On Mon, Oct 21, 2013 at 12:07 PM, Rainer Gerhards
<[email protected]>wrote:

> On Mon, Oct 21, 2013 at 10:42 AM, Rainer Gerhards <
> [email protected]> wrote:
>
>> On Mon, Oct 21, 2013 at 8:52 AM, Rainer Gerhards <
>> [email protected]> wrote:
>>
>>> On Sun, Oct 20, 2013 at 6:03 PM, Pavel Levshin <[email protected]>wrote:
>>>
>>>>
>>>> I am unable to reproduce this behaviour with global variables. This is
>>>> what I've tried among others:
>>>>
>>>>     if $/zz % 3 == 0 or $/zz % 3 == 1 then {
>>>>         set $/zz = $/zz + 1;
>>>>         action(...)
>>>>     } else {
>>>>         set $/zz = 0;
>>>>         action(...)
>>>>     }
>>>>
>>>> Could you please explain how is it supposed to work?
>>>>
>>>
>>> It's supposed to work just as you describe it. But indeed, it doesn't do
>>> so, I can reproduce the problem. Looks like a regression. Thanks for
>>> reporting, will now look into it.
>>>
>>
>> OK, looks like I stumbled into my own trap. In script, you access
>> properties via $<propname>. Global variables have the name $/zz (with zz
>> being the real name). So to access them, you need to access $$/zz.
>>
>> I think I got confused about this some time ago, and the doc is also not
>> correct or at least inconsistent. I now need to work my way through that
>> mess. Just thought I give you some explanation.
>>
>
> ... and it gets even worse: when I quickly implemented global vars before
> my vacation, I did not fully think out the implications :-(
>
> The use case then was to have some incrementing counters. That works.
> However, due to the way the rule engine works, this use case here does not
> work as expected. The reason is that the rule engine is a SIMD machine: it
> applies all operations to all message inside the batch.
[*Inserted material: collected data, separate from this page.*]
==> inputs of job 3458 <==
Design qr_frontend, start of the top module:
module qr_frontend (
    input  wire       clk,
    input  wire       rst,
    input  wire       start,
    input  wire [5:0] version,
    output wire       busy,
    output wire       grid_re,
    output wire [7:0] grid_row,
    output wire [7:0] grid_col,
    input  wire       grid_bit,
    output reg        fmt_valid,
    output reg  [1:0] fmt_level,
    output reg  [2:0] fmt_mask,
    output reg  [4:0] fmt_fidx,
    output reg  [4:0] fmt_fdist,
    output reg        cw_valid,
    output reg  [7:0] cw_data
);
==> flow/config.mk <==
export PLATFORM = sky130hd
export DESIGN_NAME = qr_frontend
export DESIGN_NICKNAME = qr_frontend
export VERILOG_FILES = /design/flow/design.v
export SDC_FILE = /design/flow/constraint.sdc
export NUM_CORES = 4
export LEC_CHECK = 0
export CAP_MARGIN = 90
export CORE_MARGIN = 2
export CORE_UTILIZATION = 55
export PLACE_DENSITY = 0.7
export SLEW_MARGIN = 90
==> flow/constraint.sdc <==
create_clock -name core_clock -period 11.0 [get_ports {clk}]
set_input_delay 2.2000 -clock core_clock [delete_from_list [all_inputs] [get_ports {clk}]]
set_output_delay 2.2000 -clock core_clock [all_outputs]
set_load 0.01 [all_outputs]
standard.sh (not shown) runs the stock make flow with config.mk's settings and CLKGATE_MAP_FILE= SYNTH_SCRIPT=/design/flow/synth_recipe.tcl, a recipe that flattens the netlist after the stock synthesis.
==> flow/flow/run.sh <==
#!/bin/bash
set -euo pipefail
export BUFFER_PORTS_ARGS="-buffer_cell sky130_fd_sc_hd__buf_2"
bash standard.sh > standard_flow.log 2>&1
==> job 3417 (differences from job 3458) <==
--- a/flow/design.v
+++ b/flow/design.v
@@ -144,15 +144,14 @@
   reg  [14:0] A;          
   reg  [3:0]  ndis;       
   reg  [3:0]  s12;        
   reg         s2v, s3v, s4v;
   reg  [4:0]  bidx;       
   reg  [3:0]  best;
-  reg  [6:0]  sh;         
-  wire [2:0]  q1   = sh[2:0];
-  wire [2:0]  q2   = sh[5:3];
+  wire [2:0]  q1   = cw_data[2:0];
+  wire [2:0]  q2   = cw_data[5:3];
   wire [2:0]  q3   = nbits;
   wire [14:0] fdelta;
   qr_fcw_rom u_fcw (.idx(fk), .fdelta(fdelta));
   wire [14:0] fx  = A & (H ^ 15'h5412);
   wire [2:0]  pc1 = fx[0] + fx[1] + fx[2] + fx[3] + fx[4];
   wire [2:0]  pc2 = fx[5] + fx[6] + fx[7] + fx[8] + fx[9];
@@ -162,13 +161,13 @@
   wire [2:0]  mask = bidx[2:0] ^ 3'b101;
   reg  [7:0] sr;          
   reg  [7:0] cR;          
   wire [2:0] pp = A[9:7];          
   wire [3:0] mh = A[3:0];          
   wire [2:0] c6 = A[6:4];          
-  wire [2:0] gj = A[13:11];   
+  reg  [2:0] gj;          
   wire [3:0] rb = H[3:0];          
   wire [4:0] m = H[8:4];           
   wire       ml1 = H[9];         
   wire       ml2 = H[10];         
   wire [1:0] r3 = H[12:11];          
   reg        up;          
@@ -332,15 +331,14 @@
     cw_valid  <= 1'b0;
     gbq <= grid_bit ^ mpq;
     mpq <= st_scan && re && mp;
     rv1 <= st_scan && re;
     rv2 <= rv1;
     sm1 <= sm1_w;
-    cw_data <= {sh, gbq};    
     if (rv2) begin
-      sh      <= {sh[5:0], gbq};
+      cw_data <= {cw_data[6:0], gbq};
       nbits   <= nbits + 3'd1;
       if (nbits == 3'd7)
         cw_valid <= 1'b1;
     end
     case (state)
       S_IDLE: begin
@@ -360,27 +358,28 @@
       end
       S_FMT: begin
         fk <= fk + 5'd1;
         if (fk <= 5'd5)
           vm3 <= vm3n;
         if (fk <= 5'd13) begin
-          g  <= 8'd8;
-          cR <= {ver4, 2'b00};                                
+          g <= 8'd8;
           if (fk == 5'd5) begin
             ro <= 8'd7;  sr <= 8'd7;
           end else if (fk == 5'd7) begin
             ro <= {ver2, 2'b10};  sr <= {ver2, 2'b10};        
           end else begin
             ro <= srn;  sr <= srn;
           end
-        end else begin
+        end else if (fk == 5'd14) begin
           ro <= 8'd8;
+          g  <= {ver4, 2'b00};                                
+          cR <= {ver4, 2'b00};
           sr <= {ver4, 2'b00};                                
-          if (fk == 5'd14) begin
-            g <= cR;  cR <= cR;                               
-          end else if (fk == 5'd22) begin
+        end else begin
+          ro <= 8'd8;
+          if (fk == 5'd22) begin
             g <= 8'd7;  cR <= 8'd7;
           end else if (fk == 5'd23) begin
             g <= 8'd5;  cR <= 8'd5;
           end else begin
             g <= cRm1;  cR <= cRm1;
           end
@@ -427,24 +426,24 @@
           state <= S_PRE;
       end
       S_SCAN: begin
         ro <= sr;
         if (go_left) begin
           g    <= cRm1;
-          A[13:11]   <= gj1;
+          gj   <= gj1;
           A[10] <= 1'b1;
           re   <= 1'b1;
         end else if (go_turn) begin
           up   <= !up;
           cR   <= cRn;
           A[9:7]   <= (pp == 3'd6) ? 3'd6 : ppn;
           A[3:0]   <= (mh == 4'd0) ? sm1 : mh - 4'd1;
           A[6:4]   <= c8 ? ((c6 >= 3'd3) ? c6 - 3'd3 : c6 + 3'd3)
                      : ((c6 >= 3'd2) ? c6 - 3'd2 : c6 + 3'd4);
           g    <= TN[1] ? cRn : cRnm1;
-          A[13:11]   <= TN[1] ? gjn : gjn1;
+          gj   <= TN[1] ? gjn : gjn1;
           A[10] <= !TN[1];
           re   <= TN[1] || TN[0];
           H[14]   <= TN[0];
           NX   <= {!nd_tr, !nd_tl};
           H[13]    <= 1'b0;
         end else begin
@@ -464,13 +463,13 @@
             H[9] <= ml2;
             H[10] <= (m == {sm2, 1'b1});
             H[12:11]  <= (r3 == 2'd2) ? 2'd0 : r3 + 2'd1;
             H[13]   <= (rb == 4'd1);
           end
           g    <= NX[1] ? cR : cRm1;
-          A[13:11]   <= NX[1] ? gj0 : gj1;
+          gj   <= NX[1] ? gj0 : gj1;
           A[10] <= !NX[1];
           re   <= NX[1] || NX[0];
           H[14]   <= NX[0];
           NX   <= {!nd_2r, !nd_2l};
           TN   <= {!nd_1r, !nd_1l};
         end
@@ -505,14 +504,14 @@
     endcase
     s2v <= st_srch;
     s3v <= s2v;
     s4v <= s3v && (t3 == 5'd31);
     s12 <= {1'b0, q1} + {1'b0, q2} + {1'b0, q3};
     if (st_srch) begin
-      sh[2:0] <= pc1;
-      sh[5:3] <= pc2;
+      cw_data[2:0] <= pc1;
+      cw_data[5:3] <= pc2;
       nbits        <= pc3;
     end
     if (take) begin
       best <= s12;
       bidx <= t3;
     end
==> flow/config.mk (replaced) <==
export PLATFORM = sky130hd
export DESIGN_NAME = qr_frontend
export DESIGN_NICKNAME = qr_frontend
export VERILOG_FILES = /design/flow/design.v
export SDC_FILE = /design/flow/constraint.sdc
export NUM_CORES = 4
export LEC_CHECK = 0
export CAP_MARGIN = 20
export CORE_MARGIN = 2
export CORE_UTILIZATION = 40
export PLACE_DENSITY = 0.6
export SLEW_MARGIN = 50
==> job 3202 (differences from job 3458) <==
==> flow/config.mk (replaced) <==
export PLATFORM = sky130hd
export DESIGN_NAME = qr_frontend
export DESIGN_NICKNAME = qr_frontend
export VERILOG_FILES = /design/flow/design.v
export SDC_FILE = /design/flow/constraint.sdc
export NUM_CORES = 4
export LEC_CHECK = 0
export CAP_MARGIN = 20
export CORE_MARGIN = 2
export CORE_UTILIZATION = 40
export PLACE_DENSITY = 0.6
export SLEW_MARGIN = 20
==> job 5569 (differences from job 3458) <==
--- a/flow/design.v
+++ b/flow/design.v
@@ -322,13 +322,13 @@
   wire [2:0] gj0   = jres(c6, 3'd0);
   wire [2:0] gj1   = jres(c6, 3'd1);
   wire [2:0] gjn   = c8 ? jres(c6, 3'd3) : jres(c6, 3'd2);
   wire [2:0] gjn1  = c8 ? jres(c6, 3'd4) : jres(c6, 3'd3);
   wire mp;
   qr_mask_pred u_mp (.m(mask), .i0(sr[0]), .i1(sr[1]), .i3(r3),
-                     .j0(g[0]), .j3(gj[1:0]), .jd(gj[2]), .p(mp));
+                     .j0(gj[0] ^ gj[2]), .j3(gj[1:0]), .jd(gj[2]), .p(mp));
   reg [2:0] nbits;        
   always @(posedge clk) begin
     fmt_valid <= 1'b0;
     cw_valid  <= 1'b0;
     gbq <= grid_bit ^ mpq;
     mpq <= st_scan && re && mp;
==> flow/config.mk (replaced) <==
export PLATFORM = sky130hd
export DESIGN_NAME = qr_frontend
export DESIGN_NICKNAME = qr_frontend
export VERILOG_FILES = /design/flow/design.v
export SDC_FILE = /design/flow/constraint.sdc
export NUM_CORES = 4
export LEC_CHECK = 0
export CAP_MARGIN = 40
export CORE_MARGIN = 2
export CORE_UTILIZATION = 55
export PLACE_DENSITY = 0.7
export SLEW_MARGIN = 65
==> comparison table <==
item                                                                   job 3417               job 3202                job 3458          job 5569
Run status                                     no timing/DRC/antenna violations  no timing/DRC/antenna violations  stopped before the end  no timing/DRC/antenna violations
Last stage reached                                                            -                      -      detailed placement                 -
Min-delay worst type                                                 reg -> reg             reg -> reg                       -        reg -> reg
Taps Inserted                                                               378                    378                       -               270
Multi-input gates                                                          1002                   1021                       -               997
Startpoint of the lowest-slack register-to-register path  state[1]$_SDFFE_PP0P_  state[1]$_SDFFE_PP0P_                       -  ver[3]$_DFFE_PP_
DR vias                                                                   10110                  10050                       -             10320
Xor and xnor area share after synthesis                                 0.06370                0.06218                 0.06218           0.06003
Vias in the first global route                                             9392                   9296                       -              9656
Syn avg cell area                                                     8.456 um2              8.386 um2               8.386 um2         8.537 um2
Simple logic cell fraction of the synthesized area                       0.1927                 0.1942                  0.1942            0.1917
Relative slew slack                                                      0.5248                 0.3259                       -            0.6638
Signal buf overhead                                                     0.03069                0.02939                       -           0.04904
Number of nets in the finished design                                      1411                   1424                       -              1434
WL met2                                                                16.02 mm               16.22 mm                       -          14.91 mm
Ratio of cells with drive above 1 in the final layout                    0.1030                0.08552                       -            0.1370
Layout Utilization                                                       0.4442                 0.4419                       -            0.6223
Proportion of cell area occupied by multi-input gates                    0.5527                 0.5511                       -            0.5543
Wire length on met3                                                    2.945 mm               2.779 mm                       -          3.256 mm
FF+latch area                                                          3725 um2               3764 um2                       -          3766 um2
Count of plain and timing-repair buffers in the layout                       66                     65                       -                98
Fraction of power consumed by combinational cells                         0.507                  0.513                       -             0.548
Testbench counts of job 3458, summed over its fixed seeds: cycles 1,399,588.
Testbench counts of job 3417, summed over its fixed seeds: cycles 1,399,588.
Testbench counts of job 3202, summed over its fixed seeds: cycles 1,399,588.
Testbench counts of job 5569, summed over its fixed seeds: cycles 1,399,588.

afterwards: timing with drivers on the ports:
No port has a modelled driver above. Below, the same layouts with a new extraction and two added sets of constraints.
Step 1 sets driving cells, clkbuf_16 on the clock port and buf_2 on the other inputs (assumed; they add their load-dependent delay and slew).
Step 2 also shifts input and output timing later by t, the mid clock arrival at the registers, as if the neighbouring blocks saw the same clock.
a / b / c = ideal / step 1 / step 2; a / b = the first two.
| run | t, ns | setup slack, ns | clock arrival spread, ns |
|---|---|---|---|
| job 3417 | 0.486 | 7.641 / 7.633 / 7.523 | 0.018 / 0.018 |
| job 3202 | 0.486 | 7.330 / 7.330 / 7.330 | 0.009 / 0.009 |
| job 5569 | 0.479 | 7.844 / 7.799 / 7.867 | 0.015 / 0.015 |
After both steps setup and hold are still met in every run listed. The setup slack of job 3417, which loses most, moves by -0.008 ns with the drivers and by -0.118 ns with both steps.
Background: an optimization exercise with open tools, aiming at small area. Do not read the settings as production practice. Function was checked by simulation only, so behaviour that the tests miss may differ from the original. The flow treats the clock pin as an ideal source, which a real chip does not have. No activity file was given, so power comes from the tool's default toggle rates.

// link_rx
module link_rx #(
    parameter CNT_W = 12
) (
    input  wire              clk,
    input  wire              rst,
    input  wire              ser_valid,
    input  wire [7:0]        ser_data,
    input  wire              msg_valid,
    input  wire [7:0]        msg_data,
    input  wire              msg_last,
    input  wire [1:0]        msg_kind,
    input  wire [3:0]        stat_sel,
    output reg  [CNT_W-1:0]  stat_data,
    output reg               ser_pix_valid,
    output wire [7:0]        ser_pix_data,
    output wire              ser_evt_valid,
    output wire [1:0]        ser_evt_code,
    output wire [7:0]        ser_evt_ctr,
    output wire [7:0]        ser_evt_gap,
    output reg               msg_pix_valid,
    output wire [7:0]        msg_pix_data,
    output reg               msg_evt_valid,
    output wire [1:0]        msg_evt_kind,
    output reg  [1:0]        msg_evt_code,
    output wire [7:0]        msg_evt_ctr,
    output wire [7:0]        msg_evt_gap,
    output wire [103:0]      msg_evt_data
);
    localparam [1:0] KIND_LEDD  = 2'd0;
    localparam [1:0] KIND_PARAM = 2'd1;
    reg        fs_reading;       
    reg        have_sync0;
    reg [8:0]  s_cnt;            
    reg [7:0]  s_byte;           
    reg [7:0]  ser_crc;          
    reg [1:0]  s_evt;            
    reg        leds_have_last;
    reg [5:0]  leds_m;           
    wire s_crc_pos = (s_cnt == 9'd197);
    wire s_ctr_pos = (s_cnt == 9'd196);
    wire s_is_aa   = (ser_data == 8'hAA);
    wire [7:0] ser_crc_next;
    crc8_byte u_ser_crc (.crc_in(ser_crc), .data(ser_data), .crc_out(ser_crc_next));
    wire s_rd_byte  = ser_valid && fs_reading;
    wire s_end      = s_rd_byte && s_crc_pos;
    wire s_accept   = s_end && (ser_crc == ser_data);
    wire s_corrupt  = s_end && (ser_crc != ser_data);
    wire s_found    = ser_valid && !fs_reading && have_sync0 && (ser_data == 8'h55);
    wire s_search   = ser_valid && !fs_reading && !(have_sync0 && ser_data == 8'h55);
    wire s_full     = (s_cnt == 9'd400);
    wire s_fail_now = (s_cnt == 9'd399) && !s_is_aa;
    wire s_syncfail = s_search && (s_full || s_fail_now);
    wire [7:0] leds_gap;
    seq_track u_leds_track (
        .en(leds_have_last && s_accept), .m({2'b00, leds_m}), .r(s_byte), .wadd(8'd60), .gap(leds_gap)
    );
  ...
Size: roughly 1400 cells after synthesis, roughly 200 I/O pins, about 17000 µm² of cells after synthesis.
clock: 10.0 ns
lec_check: 0
cap_margin: 20
core_margin: 2
core_utilization: 65
slew_margin: 20
standard.sh (not shown) runs the stock make flow with config.mk's settings and CLKGATE_MAP_FILE= SYNTH_SCRIPT=/design/flow/synth_recipe.tcl, a recipe that flattens the netlist after the stock synthesis.
==> flow/flow/run.sh <==
#!/bin/bash
# Own layout flow. Steps, each with its full output in a log file here:
#  1. the standard synthesis (standard.sh synth), unchanged;
#  2. remap.sh: the combinational cells of that netlist re-mapped by ABC
#     with an area-oriented script; registers (and half/full adders) are
#     kept as they are, with their names and cell types;
#  3. the standard ORFS flow on the re-mapped netlist, with buf_1 port
#     buffers, a clock tree of clkbuf_4 without dummy loads (post_cts.tcl
#     upsizes any clock buffer whose flip-flops see a slow clock edge).
set -euo pipefail
here=$(pwd)
bash standard.sh synth > synth.log 2>&1
bash flow/remap.sh > remap.log 2>&1
bash standard.sh \
    "BUFFER_PORTS_ARGS=-buffer_cell sky130_fd_sc_hd__buf_1" \
    "CTS_ARGS=-sink_clustering_enable -repair_clock_nets -dont_use_dummy_load -buf_list sky130_fd_sc_hd__clkbuf_4 -sink_clustering_size 9 -sink_clustering_max_diameter 45" \
    "POST_CTS_TCL=$here/flow/post_cts.tcl" \
    finish > finish.log 2>&1
Other scripts of this flow, unchanged in this note and not shown: flow/flow/area.abc, flow/flow/post_cts.tcl, flow/flow/remap.sh
The first run completed without violations.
As such, it does
> the if-evaluation on the whole batch, then the variable increment, than the
> action and so on. It works this way because this is a very big performance
> gain. However, this means when zz is 0 at start of a batch of 10 messages,
> the if will work with 0 for all 10 of them. Then, zz will be ten times
> incremented, leding to value 10. Then, the action is executed (10 times).
>
> I am not sure what the proper solution is. The most clean solution would
> be to remove support for global variables, the best but very costly would
> be to enhance the engine to have a special execution mode (much slower) for
> statements that involve global variables. The quick and dirty solution is
> to leave everything as is- but document this behaviour -- as there are
> valid use cases for the current state.
>
> I think I will take the "just document" path for now, and think about
> removing global variables (after all, so far they are only in the
> devel/experimental tree). Comments are appreciated.
>
> @Pavel: did you check that mmsequence actually works as you expect?  IMHO
> it should expose the same behaviour as global variables.
>
>
yeah, mmsequence works, and it does so because it kind of atomically
increments the global count saves this value to the message variable. If I
had already implemented that (planned) function, you could do the same
thing in scripting via

set $$!msgctr = atomic_inc($$/zz);

and use $$!msgcntr for the rest of the checks.